ESC Portugal – Relativamente à tua canção deste ano, São os barcos de Lisboa. Foi um tema escrito propositadamente para o Festival?

NN – O Carlos Massa pode falar-te melhor sobre isso, mas pelo que sei, pelo que ele me disse, este tema foi escrito entre Portugal e Itália, em viagens que ele fez. A letra é um agradecimento dele à cidade de Lisboa, que o acolheu, - ele é açoreano, - que lhe deu abrigo, que o ajudou a vencer e a estar bem, porque ele veio para cá com algumas dificuldades, - tal como eu quando vim para Lisboa, também vim com algumas dificuldades, - e esta cidade, realmente tem qualquer coisa mágica, há qualquer coisa nesta cidade que nos faz melhores. E todo este ambiente típico, estas ruelas, os bairros, a relação entre os vizinhos, têm algo que é muito inspirador.

ESC Portugal – E como é que surgiu o convite?
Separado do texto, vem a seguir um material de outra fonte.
[config.mk]
export PLATFORM = sky130hd
export DESIGN_NAME = mem_backdoor_ctrl
export DESIGN_NICKNAME = d
export VERILOG_FILES = /design/src/rtl/mem_bd_pkg.sv /design/src/rtl/mem_bd_checksum.sv /design/src/rtl/mem_backdoor_ctrl.sv
export SDC_FILE = /design/constraint.sdc
export NUM_CORES = 1
export LEC_CHECK = 0
export ABC_CLOCK_PERIOD_IN_PS = 4200
export CAP_MARGIN = 10
export CORE_MARGIN = 3
export CORE_UTILIZATION = 32
export CTS_CLUSTER_DIAMETER = 60
export CTS_CLUSTER_SIZE = 12
export DETAILED_ROUTE_END_ITERATION = 7
export DONT_BUFFER_PORTS = 1
export PLACE_DENSITY = 0.56
export SETUP_SLACK_MARGIN = 0.15
export SLEW_MARGIN = 5
export SYNTH_ARGS = -nofsm -noshare
export SYNTH_HDL_FRONTEND = slang
export SYNTH_SLANG_ARGS = --single-unit
export TNS_END_PERCENT = 5
[constraint.sdc]
create_clock -name clk -period 4.2 [get_ports clk]
set_input_delay 1.26 -clock clk [delete_from_list [all_inputs] [get_ports clk]]
set_output_delay 1.26 -clock clk [all_outputs]
set_load 0.01 [all_outputs]
[src/rtl/mem_bd_pkg.sv]
// Shared types for the memory backdoor controller: command opcodes, error codes, FSM states.
// Latency: n/a (types only).
// Backpressure: n/a.
package mem_bd_pkg;

  typedef enum logic [1:0] {
    OP_LOAD = 2'd0,
    OP_FILL = 2'd1,
    OP_DUMP = 2'd2,
    OP_RSVD = 2'd3
  } op_e;

  typedef enum logic [1:0] {
    ERR_OK       = 2'd0,
    ERR_NOT_HELD = 2'd1,
    ERR_RANGE    = 2'd2,
    ERR_ABORT    = 2'd3
  } err_e;

  typedef enum logic [2:0] {
    ST_IDLE      = 3'd0,
    ST_LOAD      = 3'd1,
    ST_FILL      = 3'd2,
    ST_DUMP_RD   = 3'd3,
    ST_DUMP_WAIT = 3'd4,
    ST_DUMP_OUT  = 3'd5,
    ST_FIN       = 3'd6
  } state_e;

endpackage

[src/rtl/mem_bd_checksum.sv]
// Additive checksum accumulator (sum mod 2^DATA_W) with synchronous clear and add enable.
// Latency: sum reflects an add one cycle after add_en.
// Backpressure: none; accepts an add every cycle.
// Ports: clk, reset_n (sync, active-low), clr (clear, wins over add), add_en/add_val (accumulate), sum.
module mem_bd_checksum #(
  parameter int DATA_W = 8
) (
  input  logic              clk,
  input  logic              reset_n,
  input  logic              clr,
  input  logic              add_en,
  input  logic [DATA_W-1:0] add_val,
  output logic [DATA_W-1:0] sum
);

  always_ff @(posedge clk) begin
    if (!reset_n) begin
      sum <= '0;
    end else if (clr) begin
      sum <= '0;
    end else if (add_en) begin
      sum <= sum + add_val;
    end
  end

endmodule

[src/rtl/mem_backdoor_ctrl.sv]
// Backdoor loader/dumper for the system RAM: LOAD streams words in, FILL writes a pattern, DUMP streams words out.
// Latency: LOAD/FILL 1 word/cycle; DUMP 3 cycles/word (read, capture, present); done pulses in the cycle after the last word.
// Backpressure: cmd_ready low while busy; LOAD waits on wr_valid, DUMP holds rd_data until rd_ready, both unbounded.
// Ports: cmd_* command channel, wr_* LOAD data in, rd_* DUMP data out, mem_* spare RAM port (rdata 1 cycle after re),
//        cpu_hold gates all memory access, busy/done/err/checksum report status of the last command.
module mem_backdoor_ctrl
  import mem_bd_pkg::*;
#(
  parameter int DATA_W = 8,
  parameter int DEPTH  = 65536,
  parameter int ADDR_W = $clog2(DEPTH),
  parameter int LEN_W  = ADDR_W + 1
) (
  input  logic              clk,
  input  logic              reset_n,
  input  logic              cpu_hold,
  input  logic              cmd_valid,
  output logic              cmd_ready,
  input  logic [1:0]        cmd_op,
  input  logic [ADDR_W-1:0] cmd_base,
  input  logic [LEN_W-1:0]  cmd_len,
  input  logic [DATA_W-1:0] cmd_fill,
  input  logic              wr_valid,
  output logic              wr_ready,
  input  logic [DATA_W-1:0] wr_data,
  output logic              rd_valid,
  input  logic              rd_ready,
  output logic [DATA_W-1:0] rd_data,
  output logic [ADDR_W-1:0] mem_addr,
  output logic              mem_we,
  output logic              mem_re,
  output logic [DATA_W-1:0] mem_wdata,
  input  logic [DATA_W-1:0] mem_rdata,
  output logic              busy,
  output logic              done,
  output logic [1:0]        err,
  output logic [DATA_W-1:0] checksum
);

  localparam logic [LEN_W:0] DEPTH_EXT = (LEN_W+1)'(DEPTH);

  state_e            state;
  logic [ADDR_W-1:0] addr_q;
  logic [LEN_W-1:0]  cnt_q;
  logic [DATA_W-1:0] fill_q;
  logic [DATA_W-1:0] rd_q;
  err_e              err_q;

  logic              accept;
  logic [LEN_W:0]    end_addr;
  logic              wr_beat;
  logic              fill_beat;
  logic              rd_beat;
  logic              sum_add;
  logic [DATA_W-1:0] sum_val;

  assign accept   = (state == ST_IDLE) && cmd_valid;
  // One bit wider than LEN_W so base+len = DEPTH is representable and accepted.
  assign end_addr = (LEN_W+1)'(cmd_base) + (LEN_W+1)'(cmd_len);

  // cpu_hold gates every beat combinationally: a beat in the cycle the hold drops is
  // neither written nor counted, and the FSM takes the abort at that same edge.
  assign wr_beat   = (state == ST_LOAD) && wr_valid && cpu_hold;
  assign fill_beat = (state == ST_FILL) && cpu_hold;
  assign rd_beat   = (state == ST_DUMP_OUT) && rd_ready && cpu_hold;

  assign cmd_ready = (state == ST_IDLE);
  assign busy      = (state != ST_IDLE);
  assign done      = (state == ST_FIN);
  assign err       = err_q;
  assign wr_ready  = (state == ST_LOAD) && cpu_hold;
  assign rd_valid  = (state == ST_DUMP_OUT) && cpu_hold;
  assign rd_data   = rd_q;
  assign mem_addr  = addr_q;
  // reset_n term keeps the strobes quiet during the reset cycle itself, not just after the edge.
  assign mem_we    = reset_n && (wr_beat || fill_beat);
  assign mem_re    = reset_n && cpu_hold && (state == ST_DUMP_RD);
  assign mem_wdata = (state == ST_LOAD) ? wr_data :
                     (state == ST_FILL) ? fill_q  : '0;

  assign sum_add = wr_beat || fill_beat || rd_beat;
  assign sum_val = wr_beat   ? wr_data :
                   fill_beat ? fill_q  : rd_q;

  mem_bd_checksum #(.DATA_W(DATA_W)) u_checksum (
    .clk     (clk),
    .reset_n (reset_n),
    .clr     (accept),
    .add_en  (sum_add),
    .add_val (sum_val),
    .sum     (checksum)
  );

  always_ff @(posedge clk) begin
    if (!reset_n) begin
      state  <= ST_IDLE;
      addr_q <= '0;
      cnt_q  <= '0;
      fill_q <= '0;
      rd_q   <= '0;
      err_q  <= ERR_OK;
    end else begin
      case (state)
        ST_IDLE: begin
          if (cmd_valid) begin
            addr_q <= cmd_base;
            cnt_q  <= cmd_len;
            fill_q <= cmd_fill;
            err_q  <= ERR_OK;
            if (!cpu_hold) begin
              err_q <= ERR_NOT_HELD;
              state <= ST_FIN;
            end else if (end_addr > DEPTH_EXT) begin
              err_q <= ERR_RANGE;
              state <= ST_FIN;
            end else if (cmd_len == '0) begin
              state <= ST_FIN;
            end else begin
              case (op_e'(cmd_op))
                OP_LOAD: state <= ST_LOAD;
                OP_FILL: state <= ST_FILL;
                OP_DUMP: state <= ST_DUMP_RD;
                default: begin
                  err_q <= ERR_RANGE;
                  state <= ST_FIN;
                end
              endcase
            end
          end
        end

        ST_LOAD, ST_FILL, ST_DUMP_RD, ST_DUMP_WAIT, ST_DUMP_OUT: begin
          if (!cpu_hold) begin
            err_q <= ERR_ABORT;
            state <= ST_FIN;
          end else begin
            case (state)
              ST_LOAD, ST_FILL: begin
                if (state == ST_FILL || wr_valid) begin
                  addr_q <= addr_q + 1'b1;
                  cnt_q  <= cnt_q - 1'b1;
                  if (cnt_q == LEN_W'(1)) state <= ST_FIN;
                end
              end
              ST_DUMP_RD:   state <= ST_DUMP_WAIT;
              ST_DUMP_WAIT: begin
                rd_q  <= mem_rdata;
                state <= ST_DUMP_OUT;
              end
              default: begin
                if (rd_ready) begin
                  addr_q <= addr_q + 1'b1;
                  cnt_q  <= cnt_q - 1'b1;
                  state  <= (cnt_q == LEN_W'(1)) ? ST_FIN : ST_DUMP_RD;
                end
              end
            endcase
          end
        end

        default: state <= ST_IDLE;  // ST_FIN: done is high for exactly this cycle
      endcase
    end
  end

endmodule

==> metrics.md, run 1 <==
| Metric | Value |
|---|---|
| Root buffer cell | clkbuf_16 |
| Vias per Instance | 5.941 |
| Area Overhead vs Synth | 11.59% |
| Hold Slack | 482.6 ps |
| Vias in the first global route | 4,476 |
| Grt ovf | 0 |
| Setup Buffers After CTS | 0 |
| Final period utilization | 0.9193 |
| Post-synth ARST share | 0 |
| CP required | between 4000 and 5000 ps |
| Most common cell after layout, fill and taps aside | nor2_1 |
| Post-synthesis sequential area ratio | 0.2637 |
| Hold path cells | 2 |
| Crit-path max FO | 3 |
| Most frequent cells in the layout | nor2_1 (81), a21oi_1 (79), nand2_1 (67), dfxtp_1 (62), o21ai_0 (46) |
| Syn nets | 734 |
| Final Hold Fails | 0 |
| Sw Pwr | ~1.8 mW |
| Cts hold-fix bufs | 0 |
| Global-route wire length before repair | around 25,000 um |
| Skew-Pair Late Insertion Delay | 330 ps |
| Top cell type's share of synthesized area | 0.2637 |
| Top_reg_cell synth | dfxtp_1 |
| Share of cells above drive strength 1 | 0.07692 |
| CP Data Arrival Time | around 4100 ps |
| TritonCTS clock tree | built |
| R2r setup slk | 900 ps |
| Setup Crit Path Kind | in2reg |
| DP Cell Count | around 800 |
| Row cnt | 43 |
| Hpwl dp | approximately 12,000 um |
| HP Class | reg2reg |
| DR DRC count | 0 |
| Final setup margin | about 340 ps |
| Max Clock Freq | approximately 260 MHz |
| Crit-path slowest cell | fa_1 |
| Pint | between 2 and 2.5 mW |
| Final setup violation count | 0 |
| Pre-CTS setup slack | -4.081 ps |
| Number of synthesized flops with an enable pin | 0 |
| Buffers added on ports | 0 |
| Placer Congestion | between 0.9 and 1 |
| Worst Max-Slew Pin Slew | 1170 ps |
| Ant. Diodes | 0 |
| Post-Layout Cell Count | approximately 800 |
| R2R cell count | 13 |
| Largest net degree at the start of global routing | between 40 and 50 |
| Routed Wire Length | between 15,000 and 20,000 um |
| Layout Nets | around 730 |
| Post-synthesis instance total | approximately 640 |
| Status | finished, final reports clean |
| CTS buffer count | 9 |
| CP Cell Sequence | ha_1 -> inv_1 -> fa_1 -> and2b_1 -> o2111ai_2 -> and3_1 -> a2111oi_0 -> o2111a_1 -> nand4_1 -> a211o_1 -> and2_4 -> o311a_1 |
| Dominant cells by area after synthesis | dfxtp_1 (26%), a21oi_1 (8.5%), ha_1 (6.9%), nor2_1 (6.5%), nand2_1 (5.3%) |
| Max Buffers Root-to-Sink | 2 |
| Clk sink count | 62 |
| I/O Pins | 114 |
| Leakage | slightly below 2 nW |
| Total track usage | 0.1911 |
| Starting Density | 0.3327 |
| Worst Setup End Kind | flop |
| Die Y-Extent | approximately 130 um |
| Clock skew | roughly 8.7 ps |
| Post-DRT Antenna Nets | 0 |
| Max Cap Viol | 0 |
| Sw Share | 0.4744 |
| H-tree lvl count | 3 |
| Slew margin rel. | 0.2180 |
| Via count | ~4,900 |
| Pwr dens | between 700 and 800 nW/um2 |
| Clock period minus worst slack | between 3000 and 4000 ps |
| Max IR drop VDD | between 0.0004 and 0.0005 V |
| Sequential power share | 0.277 |
| Power Total | ~3.8 mW |
| # fillers | roughly 1,500 |
| Flops & latches, synth | 62 |
| RSZ-0062 raised after global routing | no |
| CP startpoint kind | input port |
| Mean area per synthesized cell | around 7.3 um2 |
| Final-report max-slew violation count | 0 |
| Drt wl/cell | about 19 um |
| Crit-path max cell delay | between 300 and 400 ps |
| Post-CTS Resized | 0 |
| Number of library cell types mapped by synthesis | 70 |
| Drt first pass iters | 4 |
| Iter 0 DRT Violations | between 200 and 300 |
| Die X | ~130 um |
| Area leader, netlist | dfxtp_1 |
| Die area | around 16,000 um2 |
| CTS clk-pin slew, worst paths | ~60 ps |
| Mapped Area | around 4700 um2 |
| Logic pwr share | 0.507 |
| Clock power frac | 0.216 |
| Number of synthesis warnings | 0 |
| Core Footprint | 14,150 um2 |
| Initial antenna violation count | 0 |
## power groups by stage
| stage | Sequential (mW) | Clock [mW] | Combinational (mW) |
|---|---|---|---|
| 3_3_place_gp | 1.06 | 0 | 1.88 |
| 3_5_place_dp | 1.07 | 0 | 1.91 |
| 2_1_floorplan | 0.958 | 0 | 1.51 |
| 4_1_cts | 1.06 | 0.846 | 1.92 |
| 6_report | 1.06 | 0.827 | 1.94 |
| 5_1_grt | 1.09 | 0.870 | 2.17 |
## stage by stage
stage,utilization,cell area [um2],setup TNS (ps)
floorplan,-,4707,0
global placement,0.3479,4922,0
detailed placement,0.3479,4922,-4.081
CTS,0.3712,5253,0
global route,0.3712,5253,0
finish,0.3712,5253,0
## critical path, delay by kind of cell
family          cells  cell delay [ps]
fa+ha+maj           2              540
buf+inv             1               50
compound gates      5             1420
simple gates        4              810
## layout make-up
type,instances,area (um2),share of cell area
clock buffer,10,239.0,0.04550
clock inverter,6,91.34,0.01739
inverter,20,75.07,0.01429
multi-input combinational,524,3268,0.6222
sequential,62,1241,0.2363
tap,180,225.2,0.04288
timing repair buffer,15,112.6,0.02144
## cell usage after synthesis (8+ instances only)
cell type	instances
nor2_1	81
a21oi_1	80
nand2_1	67
dfxtp_1	62
o21ai_0	46
clkbuf_1	30
ha_1	26
mux2i_1	20
inv_1	19
nand3_1	17
a211oi_1	16
nor3_1	14
a22oi_1	13
a21o_1	12
nand4_1	10
nor4_1	10
o22ai_1	8
## flip-flops by register name, indices dropped and copies added (netlist names)
| register | count |
|---|---|
| u_checksum.sum | 8 |
| mem_addr | 16 |
| cnt_q | 17 |
| rd_data | 8 |
| fill_q | 8 |
| state | 3 |
| err | 2 |
## layer usage
metal | track usage | wire, um | vias to the layer above
met5 | 0 | 0 | -
met4 | 0.05994 | 369 | 0
met3 | 0.06145 | 1316 | 29
met2 | 0.3013 | 7302 | 182
met1 | 0.2487 | 6864 | 2285
li1 | - | - | 2358
## final timing paths
kind                    start                 to
setup reg to reg     state[0]  u_checksum.sum[7]
setup / recovery  cmd_base[0]           state[2]
hold / removal      fill_q[5]          fill_q[5]
hold reg to reg     fill_q[5]          fill_q[5]
## kinds of logic after synthesis
group,after synthesis,share of synthesized area
AOI/OAI and AO/OA,229,0.3150
xor gates and xnor gates,8,0.01488
muxes,20,0.04253
buffers and inverters,55,0.04439
DFF,62,0.2637
adders and majority gates,28,0.07762
and+or+nand+nor,239,0.2419
No activity file was read; power rests on OpenSTA's default activity.
==> run 2: changes to the inputs <==
--- a/config.mk
+++ b/config.mk
@@ -15,6 +15,7 @@
 export DONT_BUFFER_PORTS = 1
 export PLACE_DENSITY = 0.56
 export SETUP_SLACK_MARGIN = 0.15
+export SKIP_CTS_REPAIR_TIMING = 1
 export SLEW_MARGIN = 5
 export SYNTH_ARGS = -nofsm -noshare
 export SYNTH_HDL_FRONTEND = slang
==> results of run 2 <==
No change in the layout: final DEF, timing and power equal those of run 1.
==> run 3: changes to the inputs <==
--- a/config.mk
+++ b/config.mk
@@ -6,14 +6,14 @@
 export NUM_CORES = 1
 export LEC_CHECK = 0
 export ABC_CLOCK_PERIOD_IN_PS = 4200
-export CAP_MARGIN = 10
+export CAP_MARGIN = 15
 export CORE_MARGIN = 3
-export CORE_UTILIZATION = 32
-export CTS_CLUSTER_DIAMETER = 60
+export CORE_UTILIZATION = 39
+export CTS_CLUSTER_DIAMETER = 30
 export CTS_CLUSTER_SIZE = 12
 export DETAILED_ROUTE_END_ITERATION = 7
 export DONT_BUFFER_PORTS = 1
-export PLACE_DENSITY = 0.56
+export PLACE_DENSITY = 0.63
 export SETUP_SLACK_MARGIN = 0.15
 export SKIP_CTS_REPAIR_TIMING = 1
 export SLEW_MARGIN = 5
==> run 3 against run 2 <==
Against the previous run:
- maximum frequency rose by 0.45%
- first-iteration DRC count rose by 61%
- worst hold slack got worse by 10 ps
- worst setup slack improved by 17 ps
- via count rose by 0.16%
- combinational power fell by 2%
- die area fell by 17%
- critical path type unchanged
- highest routed layer unchanged
==> metrics.md, run 3 (synthesis gave the netlist of run 1 again) <==
| Metric | Value |
|---|---|
| Final period utilization | 0.9152 (-0.004079) |
| CTS clk-pin slew, worst paths | 60 ps (about the same) |
| Routed Wire Length | 15,040 um (-5.1%) |
| Setup TNS Final | 0 ps (unchanged) |
| Layout Nets | 722 (-0.41%) |
| Final-report max-slew violation count | 0 (unchanged) |
| H-tree lvl count | 3 (unchanged) |
| Crit-path max FO | 3 (unchanged) |
| Iter 0 DRT Violations | 439 (+61%) |
| Initial antenna violation count | 0 (unchanged) |
| Area Overhead vs Synth | 9.171% |
| Core Footprint | 11,610 um2 (-18%) |
| Max Cap Viol | 0 (unchanged) |
| Max IR drop VDD | 0.0004127 V (+1.9%) |
| Status | finished, final reports clean |
| Hpwl dp | 11,420 um (-5.9%) |
| CP required | 4430 ps (about the same) |
| Share of cells above drive strength 1 | 0.07256 (-0.004368) |
| Final setup margin | 356.2 ps (+17.13 ps) |
| Grt ovf | 0 (unchanged) |
| Final setup violation count | 0 (unchanged) |
| Vias per Instance | 6.257 (+5.3%) |
| Root buffer cell | clkbuf_16 |
| Row cnt | 39 (-9.3%) |
| Pwr dens | 713.5 nW/um2 (-2.0%) |
| Worst Max-Slew Pin Slew | 1115 ps (-54.91 ps) |
| Final Hold Fails | 0 (unchanged) |
| Die area | 13,420 um2 (-17%) |
| Pre-CTS setup slack | 36.22 ps (+40.30 ps) |
| DP Area | 4853 um2 (-1.4%) |
| Leakage | 1.941 nW (-2.2%) |
| Vias in the first global route | 4,475 (-0.022%) |
| Max Buffers Root-to-Sink | 2 (unchanged) |
| Post-DRT Antenna Nets | 0 (unchanged) |
| Max FFs per register | 17 (unchanged) |
| HP Class | reg2reg |
| R2R cell count | 13 (unchanged) |
| Ant. Diodes | 0 (unchanged) |
| Setup Crit Path Kind | in2reg |
| CP startpoint kind | input port |
| Clock period minus worst slack | 3844 ps (-17.13 ps) |
| Die X | 115.9 um (-9.0%) |
| Worst Setup End Kind | flop |
| Clk sink count | 62 (unchanged) |
| Buffers added on ports | 0 (unchanged) |
| RSZ-0062 raised after global routing | no |
| Drt wl/cell | 19.36 um (-0.23%) |
| I/O Pins | 114 (unchanged) |
| Global-route wire length before repair | 23,320 um (-6.0%) |
| Die Y-Extent | 115.9 um (-9.0%) |
| Final Cell Area | 5139 um2 (-2.2%) |
| Starting Density | 0.4053 (+0.07265) |
| Clock skew | 11.19 ps (+2.468 ps) |
| Max Clock Freq | 260.2 MHz (+0.45%) |
| Most frequent cells in the layout | nor2_1 (81), a21oi_1 (79), nand2_1 (67), dfxtp_1 (62), o21ai_0 (46) |
| TritonCTS clock tree | built |
| Post-route core utilization | 0.4425 (+0.07126) |
| CP Data Arrival Time | 4070 ps (about the same) |
| Slew margin rel. | 0.2547 (+0.03669) |
| DR DRC count | 0 (unchanged) |
| CTS buffer count | 9 (unchanged) |
| Via count | 4,862 (+0.16%) |
| Total track usage | 0.2188 (+0.02765) |
| Drt first pass iters | 5 (+1) |
| Hold path cells | 2 (unchanged) |
| R2r setup slk | 860 ps (-40 ps) |
| Largest reg by FF count | cnt_q |
| Placer Congestion | 0.9288 (+0.98%) |
| Largest net degree at the start of global routing | 48 (unchanged) |
| Most common cell after layout, fill and taps aside | nor2_1 |
| Skew-Pair Late Insertion Delay | 340 ps (about the same) |
==> run 3: where the power goes <==
part	switching, mW	leakage [nW]	internal (mW)	total (mW)
Sequential	0.292	0.507	0.769	1.06
Combinational	1.22	1.30	0.680	1.90
Clock	0.287	0.135	0.418	0.704
==> run 3: metrics by stage <==
stage          hold WS [ps]  cells  power, mW
2_1_floorplan         449.4    641      2.470
3_3_place_gp          456.3    761      2.894
3_5_place_dp          467.9    761      2.936
4_1_cts               475.7    777      3.656
5_1_grt               495.1    777      3.974
6_report              472.3    777      3.667
==> run 3: cell type report <==
| cell class | count | area, um2 |
|---|---|---|
| fillers | 1160 | 6475 |
| multi-input cells | 524 | 3268 |
| flip-flops and latches | 62 | 1241 |
| clock buffers | 10 | 239.0 |
| well taps | 143 | 178.9 |
| repair buffers | 12 | 90.09 |
| inverters | 20 | 75.07 |
| clock inverters | 6 | 46.29 |
==> run 3: critical path: stages <==
cell and delay, ps:
ha_1 140, inv_1 50, fa_1 380, and2b_1 270
o2111ai_2 140, a31oi_2 260, o21ai_2 100, and2_1 180
a2111o_1 430, a211o_1 330, and2_4 180, o311a_1 330
==> run 3: final timing paths <==
check                                 start                end
worst max register to register     state[0]  u_checksum.sum[7]
worst min register to register    fill_q[6]          fill_q[6]
worst max-delay path            cmd_base[0]           state[2]
worst min-delay path              fill_q[6]          fill_q[6]
==> run 3: metal layers <==
metal	share of wire	up-vias	routed length [um]	global-route usage
met2	0.45	191	6813	0.3422
met1	0.44	2281	6558	0.2892
li1	-	2361	-	-
met5	0	-	0	0
met3	0.092	29	1385	0.07206
met4	0.019	0	283	0.06110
NN – Essa é uma história curiosa. Na semana antes de terminar o prazo de entrega da maquete na RTP, o Carlos [Massa] andava a ligar a toda a gente para tentar arranjar o meu número de telefone. Até que conseguiu e ligou-me, num fim de semana em que eu estava em viagem, a tocar, e eu disse que por mim tudo bem, manda-me o tema para eu ouvir, e se eu gostar avançamos. Bom, isto foi numa sexta-feira e no domingo, à meia noite, terminava o prazo. Entretanto no sábado vou directo de Aveiro para o Algarve, andei de um lado para o outro, acabei por não ouvir a música, nem tinha levado o computador comigo. No dia seguinte a tocar no Algarve a minha boleia desapareceu e eu fiquei apeado. Portanto decidi apanhar o comboio, mas o único comboio que tinha chegava a Lisboa à meia-noite, portanto liguei ao Carlos a avisar e a dizer que não ia dar, ao que ele responde: onde é que estás? Eu vou-te aí buscar. Isto era já a meio da tarde! E assim foi, viemos para cima, directos para o estúdio, ouvi a música no carro, chegámos ao estúdio, gravámos, acabámos, pegámos na maquete, fomos para a RTP, faltavam dois minutos para a meia noite quando lá chegámos para entregar a maquete. Foi mesmo no limite! Acho que é uma história engraçada, e foi a partir daí que eu comecei a acreditar, a achar que tínhamos ali qualquer coisa. E realmente acho que o tema é muito forte, acho que é o tema mais forte entre os finalistas, sinceramente, e acredito que temos muitas hipóteses de ganhar o Festival.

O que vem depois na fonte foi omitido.